=== MATERIAL SHOWN ===

<file path="config.mk">
export PLATFORM = sky130hd
export DESIGN_NAME = operator_slot_control
export DESIGN_NICKNAME = d
export VERILOG_FILES = /design/src/hdl/opl3_slot_pkg.sv /design/src/hdl/reg_write_decode.sv /design/src/hdl/param_bank_mem.sv /design/src/hdl/slot_sequencer.sv /design/src/hdl/param_fetch.sv /design/src/hdl/slot_result.sv /design/src/hdl/operator_slot_control.sv
export VERILOG_INCLUDE_DIRS = /design/src /design/src/hdl
export SDC_FILE = /design/constraint.sdc
export NUM_CORES = 2
export LEC_CHECK = 0
export BUFFER_PORTS_ARGS = -buffer_cell sky130_fd_sc_hd__buf_2
export CAP_MARGIN = 0
export CORE_MARGIN = 1.5
export CORE_UTILIZATION = 65
export DETAILED_ROUTE_END_ITERATION = 10
export HOLD_SLACK_MARGIN = 0.03
export PLACE_DENSITY = 0.79
export SETUP_SLACK_MARGIN = 0.2
export SLEW_MARGIN = 20
export SYNTH_ARGS = -nofsm -noshare
export SYNTH_HDL_FRONTEND = slang
export SYNTH_SLANG_ARGS = --single-unit
</file>
<file path="constraint.sdc">
create_clock -name clk -period 29.7 [get_ports clk]
set_input_delay 2.97 -clock clk [delete_from_list [all_inputs] [get_ports clk]]
set_output_delay 2.97 -clock clk [all_outputs]
set_load 0.005 [all_outputs]
</file>
==> src/verilog/lynx_video_pkg.sv <==
`default_nettype none

package lynx_video_pkg;

  ////////////////////////////////////////////////////////////////////////////
  // data widths

  typedef logic [11:0] pixel_t;        // rgb444 as stored
  typedef logic [7:0]  channel_t;      // one output colour
  typedef logic [13:0] px_addr_t;      // up to 160x102 pixels
  typedef logic [1:0]  buf_idx_t;      // buffer 0..2
  typedef logic [31:0] settings_t;

  typedef logic [31:0] bridge_addr_t;
  typedef logic [31:0] bridge_data_t;

  // flicker blend depth, 3 is decoded like BLEND_THREE
  typedef enum logic [1:0] {
    BLEND_OFF   = 2'd0,
    BLEND_TWO   = 2'd1,
    BLEND_THREE = 2'd2
  } blend_mode_t;

  ////////////////////////////////////////////////////////////////////////////
  // bridge register map

  localparam bridge_addr_t RESET_CMD_ADDR = 32'hF000_0000;
  localparam bridge_addr_t SETTINGS_ADDR  = 32'hF200_0000;

  // runtime settings bits
  localparam int SET_FF_EN    = 3;
  localparam int SET_BUFF_VID = 4;
  localparam int SET_BLEND_LO = 7;   // two bits, 8:7

endpackage

`default_nettype wire

==> src/verilog/frame_blend.sv <==
`timescale 1ns/10ps
`default_nettype none

module frame_blend
  import lynx_video_pkg::*;
(
  input  blend_mode_t blend_mode,
  input  pixel_t      cur_pix,
  input  pixel_t      prev_pix,
  input  pixel_t      pix0,
  input  pixel_t      pix1,
  input  pixel_t      pix2,
  output channel_t    blend_r,
  output channel_t    blend_g,
  output channel_t    blend_b
);

  // one 4-bit colour component through the blend
  function automatic channel_t blend_ch(
    input blend_mode_t mode,
    input logic [3:0]  now,
    input logic [3:0]  last,
    input logic [3:0]  c0,
    input logic [3:0]  c1,
    input logic [3:0]  c2
  );
    logic [4:0]  sum2;
    logic [5:0]  sum3;
    logic [7:0]  sum3_8;
    logic [23:0] scaled;

    sum2   = 5'(now) + 5'(last);
    sum3   = 6'(c0) + 6'(c1) + 6'(c2);
    sum3_8 = {sum3, sum3[5:4]};
    // x 21845 / 16384, roughly 4/3
    scaled = (24'(sum3_8) * 24'd21845) >> 14;

    case (mode)
      BLEND_OFF: return {now, now};
      BLEND_TWO: return {sum2, sum2[4:2]};
      default:   return scaled[7:0];   // three frames, also code 3
    endcase
  endfunction

  assign blend_r = blend_ch(blend_mode, cur_pix[11:8], prev_pix[11:8],
                            pix0[11:8], pix1[11:8], pix2[11:8]);
  assign blend_g = blend_ch(blend_mode, cur_pix[7:4], prev_pix[7:4],
                            pix0[7:4], pix1[7:4], pix2[7:4]);
  assign blend_b = blend_ch(blend_mode, cur_pix[3:0], prev_pix[3:0],
                            pix0[3:0], pix1[3:0], pix2[3:0]);

endmodule

`default_nettype wire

===

▶ TO DO:
All of the entries above should be transcribed exactly, line for line.

▶ ANSWER TO THE PROBLEM:
<file path="config.mk">
export PLATFORM = sky130hd
export DESIGN_NAME = operator_slot_control
export DESIGN_NICKNAME = d
export VERILOG_FILES = /design/src/hdl/opl3_slot_pkg.sv /design/src/hdl/reg_write_decode.sv /design/src/hdl/param_bank_mem.sv /design/src/hdl/slot_sequencer.sv /design/src/hdl/param_fetch.sv /design/src/hdl/slot_result.sv /design/src/hdl/operator_slot_control.sv
export VERILOG_INCLUDE_DIRS = /design/src /design/src/hdl
export SDC_FILE = /design/constraint.sdc
export NUM_CORES = 2
export LEC_CHECK = 0
export BUFFER_PORTS_ARGS = -buffer_cell sky130_fd_sc_hd__buf_2
export CAP_MARGIN = 0
export CORE_MARGIN = 1.5
export CORE_UTILIZATION = 65
export DETAILED_ROUTE_END_ITERATION = 10
export HOLD_SLACK_MARGIN = 0.03
export PLACE_DENSITY = 0.79
export SETUP_SLACK_MARGIN = 0.2
export SLEW_MARGIN = 20
export SYNTH_ARGS = -nofsm -noshare
export SYNTH_HDL_FRONTEND = slang
export SYNTH_SLANG_ARGS = --single-unit
</file>
<file path="constraint.sdc">
create_clock -name clk -period 29.7 [get_ports clk]
set_input_delay 2.97 -clock clk [delete_from_list [all_inputs] [get_ports clk]]
set_output_delay 2.97 -clock clk [all_outputs]
set_load 0.005 [all_outputs]
</file>
==> src/verilog/lynx_video_pkg.sv <==
`default_nettype none

package lynx_video_pkg;

  ////////////////////////////////////////////////////////////////////////////
  // data widths

  typedef logic [11:0] pixel_t;        // rgb444 as stored
  typedef logic [7:0]  channel_t;      // one output colour
  typedef logic [13:0] px_addr_t;      // up to 160x102 pixels
  typedef logic [1:0]  buf_idx_t;      // buffer 0..2
  typedef logic [31:0] settings_t;

  typedef logic [31:0] bridge_addr_t;
  typedef logic [31:0] bridge_data_t;

  // flicker blend depth, 3 is decoded like BLEND_THREE
  typedef enum logic [1:0] {
    BLEND_OFF   = 2'd0,
    BLEND_TWO   = 2'd1,
    BLEND_THREE = 2'd2
  } blend_mode_t;

  ////////////////////////////////////////////////////////////////////////////
  // bridge register map

  localparam bridge_addr_t RESET_CMD_ADDR = 32'hF000_0000;
  localparam bridge_addr_t SETTINGS_ADDR  = 32'hF200_0000;

  // runtime settings bits
  localparam int SET_FF_EN    = 3;
  localparam int SET_BUFF_VID = 4;
  localparam int SET_BLEND_LO = 7;   // two bits, 8:7

endpackage

`default_nettype wire

==> src/verilog/frame_blend.sv <==
`timescale 1ns/10ps
`default_nettype none

module frame_blend
  import lynx_video_pkg::*;
(
  input  blend_mode_t blend_mode,
  input  pixel_t      cur_pix,
  input  pixel_t      prev_pix,
  input  pixel_t      pix0,
  input  pixel_t      pix1,
  input  pixel_t      pix2,
  output channel_t    blend_r,
  output channel_t    blend_g,
  output channel_t    blend_b
);

  // one 4-bit colour component through the blend
  function automatic channel_t blend_ch(
    input blend_mode_t mode,
    input logic [3:0]  now,
    input logic [3:0]  last,
    input logic [3:0]  c0,
    input logic [3:0]  c1,
    input logic [3:0]  c2
  );
    logic [4:0]  sum2;
    logic [5:0]  sum3;
    logic [7:0]  sum3_8;
    logic [23:0] scaled;

    sum2   = 5'(now) + 5'(last);
    sum3   = 6'(c0) + 6'(c1) + 6'(c2);
    sum3_8 = {sum3, sum3[5:4]};
    // x 21845 / 16384, roughly 4/3
    scaled = (24'(sum3_8) * 24'd21845) >> 14;

    case (mode)
      BLEND_OFF: return {now, now};
      BLEND_TWO: return {sum2, sum2[4:2]};
      default:   return scaled[7:0];   // three frames, also code 3
    endcase
  endfunction

  assign blend_r = blend_ch(blend_mode, cur_pix[11:8], prev_pix[11:8],
                            pix0[11:8], pix1[11:8], pix2[11:8]);
  assign blend_g = blend_ch(blend_mode, cur_pix[7:4], prev_pix[7:4],
                            pix0[7:4], pix1[7:4], pix2[7:4]);
  assign blend_b = blend_ch(blend_mode, cur_pix[3:0], prev_pix[3:0],
                            pix0[3:0], pix1[3:0], pix2[3:0]);

endmodule

`default_nettype wire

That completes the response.